# Work order
The response should be the data again, identical in every line.

Start of Recorded data

==> flow/design.v <==
`timescale 1ns / 1ps
module pid_controller(
    input  logic        clk,
    input  logic        rst_n,
    input  logic [15:0] setpoint,
    input  logic [15:0] feedback,
    input  logic [15:0] Kp,
    input  logic [15:0] Ki,
    input  logic [15:0] Kd,
    input  logic [15:0] clk_prescaler,
    output logic [15:0] control_signal
);
    logic signed [16:0]  error_s;         
    logic signed [16:0]  prev_error_s;
    logic signed [31:0]  integral_s;      
    logic signed [31:0]  derivative_s;
    logic [15:0] clk_divider;
    logic        sampling_flag;
    logic signed [31:0] kp_mul, ki_mul;
    logic signed [31:0] kd_mul;
    logic signed [31:0] control_calc;
    always_ff @(posedge clk or negedge rst_n) begin
        if (!rst_n) begin
            clk_divider    <= 16'h0000;
            sampling_flag  <= 1'b0;
        end else if (clk_divider == clk_prescaler) begin
            clk_divider    <= 16'h0000;
            sampling_flag  <= 1'b1;
        end else begin
            clk_divider    <= clk_divider + 16'd1;
            sampling_flag  <= 1'b0;
        end
    end
    always_comb begin
        error_s = $signed({1'b0, setpoint}) - $signed({1'b0, feedback});
        kp_mul = $signed({1'b0, Kp}) * error_s;
        ki_mul = $signed({1'b0, Ki}) * error_s;
        kd_mul = $signed({1'b0, Kd}) * (error_s - prev_error_s);
        control_calc = kp_mul + integral_s + kd_mul;
    end
    always_ff @(posedge clk or negedge rst_n) begin
        if (!rst_n) begin
            prev_error_s   <= '0;
            integral_s     <= '0;
            derivative_s   <= '0;
            control_signal <= 16'h0000;
        end else if (sampling_flag) begin
            integral_s   <= integral_s + ki_mul;
            derivative_s <= kd_mul;
            control_signal <= control_calc[15:0];
            prev_error_s <= error_s;
        end
    end
endmodule
`timescale 1ns/1ps
module top (
  input  logic        clk,
  input  logic        rst_n,
  input  logic [15:0] setpoint,
  input  logic [15:0] feedback,
  input  logic [15:0] Kp,
  input  logic [15:0] Ki,
  input  logic [15:0] Kd,
  input  logic [15:0] clk_prescaler,
  output logic [15:0] control_signal
);
  pid_controller u_dut (
    .clk(clk),
    .rst_n(rst_n),
    .setpoint(setpoint),
    .feedback(feedback),
    .Kp(Kp),
    .Ki(Ki),
    .Kd(Kd),
    .clk_prescaler(clk_prescaler),
    .control_signal(control_signal)
  );
endmodule
Settings: LEC_CHECK=0, ABC_AREA=0, CAP_MARGIN=35, CELL_PAD_IN_SITES_DETAIL_PLACEMENT=0, CELL_PAD_IN_SITES_GLOBAL_PLACEMENT=2, CORE_MARGIN=8, CORE_UTILIZATION=53, CTS_CLUSTER_DIAMETER=230, CTS_CLUSTER_SIZE=52, GPL_ROUTABILITY_DRIVEN=1, GPL_TIMING_DRIVEN=0, HOLD_SLACK_MARGIN=0.11, MIN_ROUTING_LAYER=met1, PLACE_DENSITY=0.71, SETUP_SLACK_MARGIN=3.22, SLEW_MARGIN=30; clock period 16.2 ns.
run.sh (not shown) runs the stock make flow with config.mk's settings and CLKGATE_MAP_FILE=.
==> next run, changes <==
ABC_AREA = default   (was 0)
CAP_MARGIN = 20   (was 35)
CELL_PAD_IN_SITES_DETAIL_PLACEMENT = default   (was 0)
CELL_PAD_IN_SITES_GLOBAL_PLACEMENT = default   (was 2)
CORE_MARGIN = 2   (was 8)
CORE_UTILIZATION = 65   (was 53)
CTS_CLUSTER_DIAMETER = default   (was 230)
CTS_CLUSTER_SIZE = default   (was 52)
GPL_ROUTABILITY_DRIVEN = default   (was 1)
GPL_TIMING_DRIVEN = default   (was 0)
HOLD_SLACK_MARGIN = default   (was 0.11)
MIN_ROUTING_LAYER = default   (was met1)
PLACE_DENSITY = default   (was 0.71)
SETUP_SLACK_MARGIN = default   (was 3.22)
SLEW_MARGIN = 20   (was 30)
TNS_END_PERCENT = 5   (was default)
clock period = 9.91 ns   (was 16.2 ns; I/O delays follow)
Now the flow finished with setup timing left.
Synthesized cell count is unchanged.
Worst setup slack degrades by 4.5 ns.
Hold slack is about the same.
Wire length is lower by 13%.
Cell area rose by 2.1%.
Die area is lower by 28%.
Synthesized area does not change.
First-iteration DRC count fell by 9.9%.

End of Recorded data

# Expected output
==> flow/design.v <==
`timescale 1ns / 1ps
module pid_controller(
    input  logic        clk,
    input  logic        rst_n,
    input  logic [15:0] setpoint,
    input  logic [15:0] feedback,
    input  logic [15:0] Kp,
    input  logic [15:0] Ki,
    input  logic [15:0] Kd,
    input  logic [15:0] clk_prescaler,
    output logic [15:0] control_signal
);
    logic signed [16:0]  error_s;         
    logic signed [16:0]  prev_error_s;
    logic signed [31:0]  integral_s;      
    logic signed [31:0]  derivative_s;
    logic [15:0] clk_divider;
    logic        sampling_flag;
    logic signed [31:0] kp_mul, ki_mul;
    logic signed [31:0] kd_mul;
    logic signed [31:0] control_calc;
    always_ff @(posedge clk or negedge rst_n) begin
        if (!rst_n) begin
            clk_divider    <= 16'h0000;
            sampling_flag  <= 1'b0;
        end else if (clk_divider == clk_prescaler) begin
            clk_divider    <= 16'h0000;
            sampling_flag  <= 1'b1;
        end else begin
            clk_divider    <= clk_divider + 16'd1;
            sampling_flag  <= 1'b0;
        end
    end
    always_comb begin
        error_s = $signed({1'b0, setpoint}) - $signed({1'b0, feedback});
        kp_mul = $signed({1'b0, Kp}) * error_s;
        ki_mul = $signed({1'b0, Ki}) * error_s;
        kd_mul = $signed({1'b0, Kd}) * (error_s - prev_error_s);
        control_calc = kp_mul + integral_s + kd_mul;
    end
    always_ff @(posedge clk or negedge rst_n) begin
        if (!rst_n) begin
            prev_error_s   <= '0;
            integral_s     <= '0;
            derivative_s   <= '0;
            control_signal <= 16'h0000;
        end else if (sampling_flag) begin
            integral_s   <= integral_s + ki_mul;
            derivative_s <= kd_mul;
            control_signal <= control_calc[15:0];
            prev_error_s <= error_s;
        end
    end
endmodule
`timescale 1ns/1ps
module top (
  input  logic        clk,
  input  logic        rst_n,
  input  logic [15:0] setpoint,
  input  logic [15:0] feedback,
  input  logic [15:0] Kp,
  input  logic [15:0] Ki,
  input  logic [15:0] Kd,
  input  logic [15:0] clk_prescaler,
  output logic [15:0] control_signal
);
  pid_controller u_dut (
    .clk(clk),
    .rst_n(rst_n),
    .setpoint(setpoint),
    .feedback(feedback),
    .Kp(Kp),
    .Ki(Ki),
    .Kd(Kd),
    .clk_prescaler(clk_prescaler),
    .control_signal(control_signal)
  );
endmodule
Settings: LEC_CHECK=0, ABC_AREA=0, CAP_MARGIN=35, CELL_PAD_IN_SITES_DETAIL_PLACEMENT=0, CELL_PAD_IN_SITES_GLOBAL_PLACEMENT=2, CORE_MARGIN=8, CORE_UTILIZATION=53, CTS_CLUSTER_DIAMETER=230, CTS_CLUSTER_SIZE=52, GPL_ROUTABILITY_DRIVEN=1, GPL_TIMING_DRIVEN=0, HOLD_SLACK_MARGIN=0.11, MIN_ROUTING_LAYER=met1, PLACE_DENSITY=0.71, SETUP_SLACK_MARGIN=3.22, SLEW_MARGIN=30; clock period 16.2 ns.
run.sh (not shown) runs the stock make flow with config.mk's settings and CLKGATE_MAP_FILE=.
==> next run, changes <==
ABC_AREA = default   (was 0)
CAP_MARGIN = 20   (was 35)
CELL_PAD_IN_SITES_DETAIL_PLACEMENT = default   (was 0)
CELL_PAD_IN_SITES_GLOBAL_PLACEMENT = default   (was 2)
CORE_MARGIN = 2   (was 8)
CORE_UTILIZATION = 65   (was 53)
CTS_CLUSTER_DIAMETER = default   (was 230)
CTS_CLUSTER_SIZE = default   (was 52)
GPL_ROUTABILITY_DRIVEN = default   (was 1)
GPL_TIMING_DRIVEN = default   (was 0)
HOLD_SLACK_MARGIN = default   (was 0.11)
MIN_ROUTING_LAYER = default   (was met1)
PLACE_DENSITY = default   (was 0.71)
SETUP_SLACK_MARGIN = default   (was 3.22)
SLEW_MARGIN = 20   (was 30)
TNS_END_PERCENT = 5   (was default)
clock period = 9.91 ns   (was 16.2 ns; I/O delays follow)
Now the flow finished with setup timing left.
Synthesized cell count is unchanged.
Worst setup slack degrades by 4.5 ns.
Hold slack is about the same.
Wire length is lower by 13%.
Cell area rose by 2.1%.
Die area is lower by 28%.
Synthesized area does not change.
First-iteration DRC count fell by 9.9%.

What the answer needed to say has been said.